*Work instructions*
From the first line of the data through the line containing "The RTL was", return each line exactly.

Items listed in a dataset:
This design comes from an exercise in tuning for small area, a short achievable clock period and few clock cycles on the open sky130 flow, not from production work.
The RTL was checked by simulation tests, not by an equivalence proof against the original design.
Power figures rest on the tool's default switching activity, not on a simulated workload.

Setup of rev 12:
==> flow/design.v (excerpt) <==
module lpt #(
    parameter integer CPU_CLOCK_HZ = 16000000
) (
    input  wire        clk,
    input  wire        rst,        
    input  wire        req,
    input  wire        we,
    input  wire [7:0]  addr,
    input  wire [1:0]  size,       
    input  wire [31:0] wdata,
    output wire        ready,
    output reg  [31:0] rdata,
    output wire [19:0] line
);
Settings: LEC_CHECK=0, CAP_MARGIN=20, CORE_MARGIN=2, CORE_UTILIZATION=50, PLACE_DENSITY=0.65, SETUP_SLACK_MARGIN=3.5, SLEW_MARGIN=20; clock period 10.0 ns.
run.sh (not shown) runs the stock make flow with config.mk's settings and CLKGATE_MAP_FILE= SYNTH_SCRIPT=/design/flow/synth_recipe.tcl, a recipe that flattens the netlist after the stock synthesis.
Testbench counts of rev 12, summed over its fixed seeds: cycles 3,568.
Background: an optimization exercise with open tools, aiming at small area, a short achievable clock period and few clock cycles. Do not read the settings as production practice.
RTL that was checked went through simulation tests only; none was proved equivalent to the original.
Power and IR drop assume default switching activity.

// woled_ctrl
module woled_ctrl (
    input  wire        clk,
    input  wire        rst,
    input  wire        req_valid,
    output wire        req_ready,
    input  wire [95:0] req_desc,
    input  wire [15:0] req_len,        
    output reg         ev_valid,
    input  wire        ev_ready,
    output reg  [2:0]  ev_kind,
    output wire [15:0] ev_data,
    input  wire [1:0]  ev_fail,
    output wire [6:0]  pix_x,
    output wire [5:0]  pix_y,
    input  wire        pix_color,
    output wire [15:0] buf_idx,
    input  wire        buf_color,
    output wire [15:0] str_idx,
    input  wire [7:0]  str_byte,
    output wire [7:0]  glyph_ch,
    output wire [2:0]  glyph_row,
    input  wire [7:0]  glyph_bits
);
clock: 12.0 ns
lec_check: 0
cap_margin: 20
core_margin: 2
core_utilization: 40
slew_margin: 20
standard.sh (not shown) runs the stock make flow with config.mk's settings and CLKGATE_MAP_FILE= SYNTH_SCRIPT=/design/flow/synth_recipe.tcl, a recipe that flattens the netlist after the stock synthesis.
==> flow/flow/run.sh <==
#!/bin/bash
# Own layout flow: the standard layout (standard synthesis, floorplan,
# placement, CTS, routing, via standard.sh) with these changes to how the
# layout is made; the SDC and the clock period are unchanged:
#  - every input and output port still gets its own buffer, but a plain
#    small buffer cell instead of the delay cell buffer_ports picks by default;
#  - CTS builds the clock tree from smaller clock buffers;
#  - the core is smaller and the placement denser, for shorter wires.
# make's output goes to flow_standard.log; each ORFS step logs under orfs/logs.
set -euo pipefail
MARGIN=${MARGIN:-8.3}
PORTBUF=${PORTBUF:-sky130_fd_sc_hd__buf_1}
CTSBUF=${CTSBUF:-sky130_fd_sc_hd__clkbuf_8}
bash standard.sh SETUP_SLACK_MARGIN=$MARGIN "BUFFER_PORTS_ARGS=-buffer_cell $PORTBUF" \
  CTS_BUF_LIST=$CTSBUF CORE_UTILIZATION=${UTIL:-60} PLACE_DENSITY=${DENS:-0.75} finish > flow_standard.log 2>&1
Testbench counts at the start, summed over its fixed seeds: cycles 340,745.
Edit:
--- a/flow/design.v
+++ b/flow/design.v
@@ -128,20 +128,20 @@
     reg  [2:0]  pe3;                
     reg         col_end;            
     reg         col_last, pg_last;  
     assign pix_x     = col;
     assign pix_y     = {page, off};
     assign buf_idx   = bi[15:0];
     assign str_idx   = {3'd0, ti};
     assign glyph_ch  = ch;
     assign glyph_row = off;
-    wire [2:0]  tc   = col[2:0] - rx[2:0];
-    wire        gpix = glyph_bits[tc];   
+    reg  [7:0]  tcol;               
+    wire        gpix = |(glyph_bits & tcol);   
     wire        pix  = is_txt ? gpix : (is_sfb ? buf_color : pix_color);
     wire        fnow = (is_sfb || is_txt) && (unal || (is_sfb && ({1'b0, bi} >= {2'b00, rlen})));
     reg  [7:0]  byte_now;
     always @(*) begin
         byte_now = sr;
         byte_now[off] = pix;
         if (is_clr) byte_now = {8{c0b}};
     end
     wire        fault_now = !is_clr && ((off == 3'd7) ? fnow : cf);
@@ -159,18 +159,19 @@
     wire        bneg = bsub || msub;
     wire [20:0] bs2  = {3'd0, bi, 1'b1} + {bop, bneg};
     wire [19:0] bs   = bs2[20:1];
     wire [16:0] bnx  = (!bneg && (bs[19:17] != 3'd0)) ? 17'h1ffff : bs[16:0];
     always @(posedge clk) begin
         if (rst) begin
             prun <= 1'b0;
             pgb  <= 1'b0;
         end else if (pstart) begin
+            tcol    <= 8'd1;
             col     <= rx[6:0];
             page    <= ry[5:3];
             off     <= 3'd0;
             dir     <= 1'b0;
             col_end <= is_clr;
             bi      <= 17'd0;
             pgb     <= 1'b0;
             xe8r    <= xe8;
             pe_neg  <= pe_ng;
@@ -190,18 +191,19 @@
                     else begin
                         page    <= page + 3'd1;
                         col     <= rx[6:0];
                         off     <= 3'd0;
                         pgb     <= 1'b1;
                         bi      <= bnx;
                     end
                 end else begin
                     col     <= col + 7'd1;
+                    tcol    <= {tcol[6:0], tcol[7]};
                     dir     <= ~dir;
                     col_end <= is_clr;
                     bi      <= bnx;
                 end
             end else begin
                 off     <= dir ? off - 3'd1 : off + 3'd1;
                 col_end <= dir ? (off == 3'd1) : (off == 3'd6);
                 bi      <= bnx;
             end
After rerunning: The new run finished clean; non-clock buffer count came out lower by 12; final area came out higher by about 4%; global-route usage came out higher by 0.24 points; cell count came out higher by 4.7%; wire length came out higher by about 4%; setup slack improved by 16 ps; worst hold slack is about the same; clock-buffer cell count does not change.
For the second run of this note, only the layout was checked, not whether the RTL still works.

========
Starting RTL as in the previous note.
==> flow/config.mk <==
export PLATFORM = sky130hd
export DESIGN_NAME = woled_ctrl
export DESIGN_NICKNAME = woled_ctrl
export VERILOG_FILES = /design/flow/design.v
export SDC_FILE = /design/flow/constraint.sdc
export NUM_CORES = 4
export LEC_CHECK = 0
export CAP_MARGIN = 20
export CORE_MARGIN = 2
export CORE_UTILIZATION = 40
export SLEW_MARGIN = 20
==> flow/constraint.sdc <==
create_clock -name core_clock -period 12.0 [get_ports {clk}]
set_input_delay 2.4000 -clock core_clock [delete_from_list [all_inputs] [get_ports {clk}]]
set_output_delay 2.4000 -clock core_clock [all_outputs]
set_load 0.01 [all_outputs]
==> flow/flow/run.sh <==
#!/bin/bash
# Own layout flow: the standard layout (standard synthesis, floorplan,
# placement, CTS, routing, via standard.sh) with these changes to how the
# layout is made; the SDC and the clock period are unchanged:
#  - every input and output port still gets its own buffer, but a plain
#    small buffer cell instead of the delay cell buffer_ports picks by default;
#  - CTS builds the clock tree from smaller clock buffers;
#  - the core is smaller and the placement denser, for shorter wires.
# make's output goes to flow_standard.log; each ORFS step logs under orfs/logs.
set -euo pipefail
MARGIN=${MARGIN:-8}
PORTBUF=${PORTBUF:-sky130_fd_sc_hd__buf_1}
CTSBUF=${CTSBUF:-sky130_fd_sc_hd__clkbuf_8}
bash standard.sh SETUP_SLACK_MARGIN=$MARGIN "BUFFER_PORTS_ARGS=-buffer_cell $PORTBUF" \
  CTS_BUF_LIST=$CTSBUF CORE_UTILIZATION=${UTIL:-60} PLACE_DENSITY=${DENS:-0.75} finish > flow_standard.log 2>&1
Testbench counts at the start, summed over its fixed seeds: cycles 340,745.
Next try:
--- a/flow/design.v
+++ b/flow/design.v
@@ -19,25 +19,25 @@
     input  wire [7:0]  str_byte,
     output wire [7:0]  glyph_ch,
     output wire [2:0]  glyph_row,
     input  wire [7:0]  glyph_bits
 );
     localparam [2:0] EV_DC = 3'd0, EV_CS = 3'd1, EV_XFER = 3'd2, EV_DELAY = 3'd3,
                      EV_RSP = 3'd4, EV_HALT = 3'd5;
     localparam [3:0] C_BAD = 4'h0, C_INIT = 4'h1, C_SFC = 4'h2, C_SFB = 4'h3,
                      C_CLR = 4'h4, C_DSP = 4'h5, C_TXT = 4'h6;
     localparam [7:0] F_BUS = 8'h01, F_PIN = 8'h02, F_PINU = 8'h03, F_REQ = 8'h10,
                      F_STATE = 8'h11, F_ARG = 8'h12, F_ADAPTER = 8'h20;
     localparam [2:0] E_IDLE = 3'd0, E_CHECK = 3'd1, E_INIT = 3'd2, E_CMD = 3'd3,
-                     E_DATA = 3'd4, E_DEAD = 3'd5, E_CHK0 = 3'd6;
+                     E_DATA = 3'd4, E_DEAD = 3'd5;
     reg  [2:0]  st;
     reg  [4:0]  ph;
     reg         inited;
     reg         rdy;
     reg  [7:0]  ev_b;
     reg         e0, m;
     assign ev_data   = {8'd0, ev_b[7:1] & {7{m}}, e0};
     assign req_ready = rdy;
     reg  [3:0]  code;
     reg         c0b, c0h, c1b, c1h, rsvnz;
     reg  [15:0] rx, ry, rw, rh, rlen;
     wire [12:0] ti = rlen[12:0];    
@@ -67,25 +67,24 @@
     wire        pg_ne = (ry[15:6] == 10'd0) && (phw != 13'd0);
     wire        loop_ne = col_ne && pg_ne;
     wire        unal  = (ry[2:0] != 3'd0);
     wire f_c0z = !c0b && !c0h;
     wire f_c1z = !c1b && !c1h;
     wire f_xz  = (rx == 16'd0);
     wire f_yz  = (ry == 16'd0);
     wire f_wz  = (rw == 16'd0);
     wire f_hz  = (rh == 16'd0);
     wire f_xywh = f_xz & f_yz & f_wz & f_hz;
     reg         zero_ok, arg_ok;
     reg  [7:0]  chk_code;
-    reg  [1:0]  chk_r;              
     always @(*) begin
         zero_ok = !rsvnz && (code != C_BAD);
         arg_ok  = 1'b1;
         case (code)
             C_SFC, C_SFB: begin
                 zero_ok = zero_ok & f_c0z & f_c1z;
                 arg_ok  = !x_ovf && !y_ovf;
             end
             C_CLR: begin
                 zero_ok = zero_ok & f_c1z & f_xywh;
                 arg_ok  = !c0h;
             end
@@ -255,32 +254,31 @@
         a_b      = 8'd0;
         a_st     = st;
         a_ph     = ph;
         a_nxt    = 1'b0;
         a_pstart = 1'b0;
         a_inited = inited;
         if (failed) begin
             a_ld   = 1'b1;
             a_kind = EV_HALT;
             a_b    = {6'd0, fcode};
             a_st   = E_DEAD;
         end else case (st)
-            E_IDLE: if (rdy && req_valid) a_st = E_CHK0;
-            E_CHK0: a_st = E_CHECK;    
+            E_IDLE: if (rdy && req_valid) a_st = E_CHECK;
             E_CHECK: begin
                 a_ph = 5'd1;
-                if (chk_r != 2'd3) begin
+                if (chk_code != 8'd0) begin
                     a_ld   = 1'b1;
                     a_kind = EV_HALT;
-                    a_b    = {6'b000100, chk_r};
+                    a_b    = chk_code;
                     a_st   = E_DEAD;
                 end else if (code == C_INIT) begin
                     a_inited = 1'b1;
                     a_ld   = 1'b1;
                     a_kind = EV_DELAY;
                     a_b    = 8'd10;
                     a_st   = E_INIT;
                 end else if (code == C_DSP || (is_txt && f_wz)) begin
                     a_st = E_IDLE;
                 end else if (code[3]) begin
                     a_ld   = 1'b1;
                     a_kind = EV_RSP;
@@ -390,25 +388,24 @@
                 if (a_ld) begin
                     ev_kind <= a_kind;
                     m       <= !(a_pin && a_kind != EV_XFER);
                     e0      <= a_b[0];
                     if (!(a_pin && a_kind != EV_XFER)) ev_b <= a_b;
                 end
             end
             rdy    <= go && (a_st == E_IDLE) && !a_ld;
             nxt    <= free && a_nxt;
             pstart <= (free && a_pstart) || nxt;
             bvalid <= (bvalid || cap) && !(free && a_ld && st == E_DATA);
             more_chars <= is_txt && ((ti + 13'd1) != rw[12:0]);
-            chk_r      <= (chk_code == 8'd0) ? 2'd3 : chk_code[1:0];
         end
     end
     always @(posedge clk) begin
         if (rdy) begin
             code  <= (req_desc[7:5] == 3'd0 && req_desc[3] == 1'b0 &&
                       (req_desc[4] ? (req_desc[2:0] <= 3'd4)
                                    : (req_desc[2:0] != 3'd0 && req_desc[2:0] != 3'd7)))
                      ? {req_desc[4], req_desc[2:0]} : C_BAD;
             c0b   <= req_desc[8];
             c0h   <= |req_desc[15:9];
             c1b   <= req_desc[16];
             c1h   <= |req_desc[23:17];
- total power falls by roughly a tenth
- hold slack stays flat
- via count falls slightly
- combinational power falls by about a fifth
- clock power rises by a few percent
- setup slack got worse by 0.010 ns
- first-iteration DRC count rises by a little under a tenth
Testbench counts after the change, summed over its fixed seeds: cycles 340,417.

[afterwards: timing with drivers on the ports]
How much do the figures lean on ideal ports? The routed layouts below were timed once more, with nothing changed but the port constraints.
Step 1, drivers: a clkbuf_16 drives clk and a buf_2 each remaining input, both assumed.
Step 2 adds t to the input delays and takes it off the output delays; t is the mean of the earliest and latest rising clock arrival at the registers after step 1. Input paths then give back, and output paths get back, about the clock's delay inside the block.
Slacks: no drivers / after step 1 / after step 2; pairs: no drivers / after step 1.
| run | t (ns) | slack for setup (ns) | hold WS [ns] | worst register clock-pin slew, ns |
|---|---|---|---|---|
| the first run of note 1 | 0.534 | 8.222 / 8.245 / 7.712 | 0.557 / 0.557 / 0.557 | 0.11 / 0.11 |
| the second run of note 1 | 0.530 | 8.238 / 8.191 / 7.899 | 0.555 / 0.555 / 0.555 | 0.12 / 0.12 |
| the first run of note 2 | 0.530 | 8.135 / 8.090 / 7.630 | 0.587 / 0.587 / 0.587 | 0.12 / 0.12 |
| the second run of note 2 | 0.524 | 8.125 / 8.107 / 7.624 | 0.588 / 0.588 / 0.588 | 0.11 / 0.11 |
After both steps every run listed still meets setup and hold. For the first run of note 1, which loses most, drivers alone change the setup slack by +0.023 ns; drivers and shift together by -0.510 ns.
This is an optimization exercise on Yosys and OpenROAD, whose aim is small area, a short achievable clock period and few clock cycles per item, not a production implementation. RTL that was checked went through simulation tests only; none was proved equivalent to the original. Power and IR drop assume default switching activity.

alpha:
## tdes_core
module tdes_core (
  input  wire         clk,
  input  wire         rst,
  input  wire         cmd_valid,
  output wire         cmd_ready,
  input  wire [1:0]   cmd_op,
  input  wire [167:0] cmd_key,
  input  wire [63:0]  cmd_data,
  output reg          out_valid,
  output reg  [63:0]  out_data
);
  function [63:0] des_ip;
    input [63:0] x;
    begin
      des_ip = {
        x[6], x[14], x[22], x[30], x[38], x[46], x[54], x[62],
        x[4], x[12], x[20], x[28], x[36], x[44], x[52], x[60],
        x[2], x[10], x[18], x[26], x[34], x[42], x[50], x[58],
        x[0], x[8], x[16], x[24], x[32], x[40], x[48], x[56],
        x[7], x[15], x[23], x[31], x[39], x[47], x[55], x[63],
        x[5], x[13], x[21], x[29], x[37], x[45], x[53], x[61],
        x[3], x[11], x[19], x[27], x[35], x[43], x[51], x[59],
        x[1], x[9], x[17], x[25], x[33], x[41], x[49], x[57]
      };
    end
  endfunction
  function [63:0] des_fp;
    input [63:0] x;
    begin
      des_fp = {
        x[24], x[56], x[16], x[48], x[8], x[40], x[0], x[32],
        x[25], x[57], x[17], x[49], x[9], x[41], x[1], x[33],
        x[26], x[58], x[18], x[50], x[10], x[42], x[2], x[34],
        x[27], x[59], x[19], x[51], x[11], x[43], x[3], x[35],
        x[28], x[60], x[20], x[52], x[12], x[44], x[4], x[36],
        x[29], x[61], x[21], x[53], x[13], x[45], x[5], x[37],
        x[30], x[62], x[22], x[54], x[14], x[46], x[6], x[38],
        x[31], x[63], x[23], x[55], x[15], x[47], x[7], x[39]
      };
    end
  endfunction
  ...
Settings: LEC_CHECK=0, CAP_MARGIN=20, CORE_MARGIN=2, CORE_UTILIZATION=40, SLEW_MARGIN=20; clock period 5.0 ns.
run.sh (not shown) runs the stock make flow with config.mk's settings and CLKGATE_MAP_FILE= SYNTH_SCRIPT=/design/flow/synth_recipe.tcl, a recipe that flattens the netlist after the stock synthesis.
alpha was carried through to the last stage, and its layout satisfied the timing, design-rule and antenna checks.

*Response for this exercise*
This design comes from an exercise in tuning for small area, a short achievable clock period and few clock cycles on the open sky130 flow, not from production work.
The RTL was checked by simulation tests, not by an equivalence proof against the original design.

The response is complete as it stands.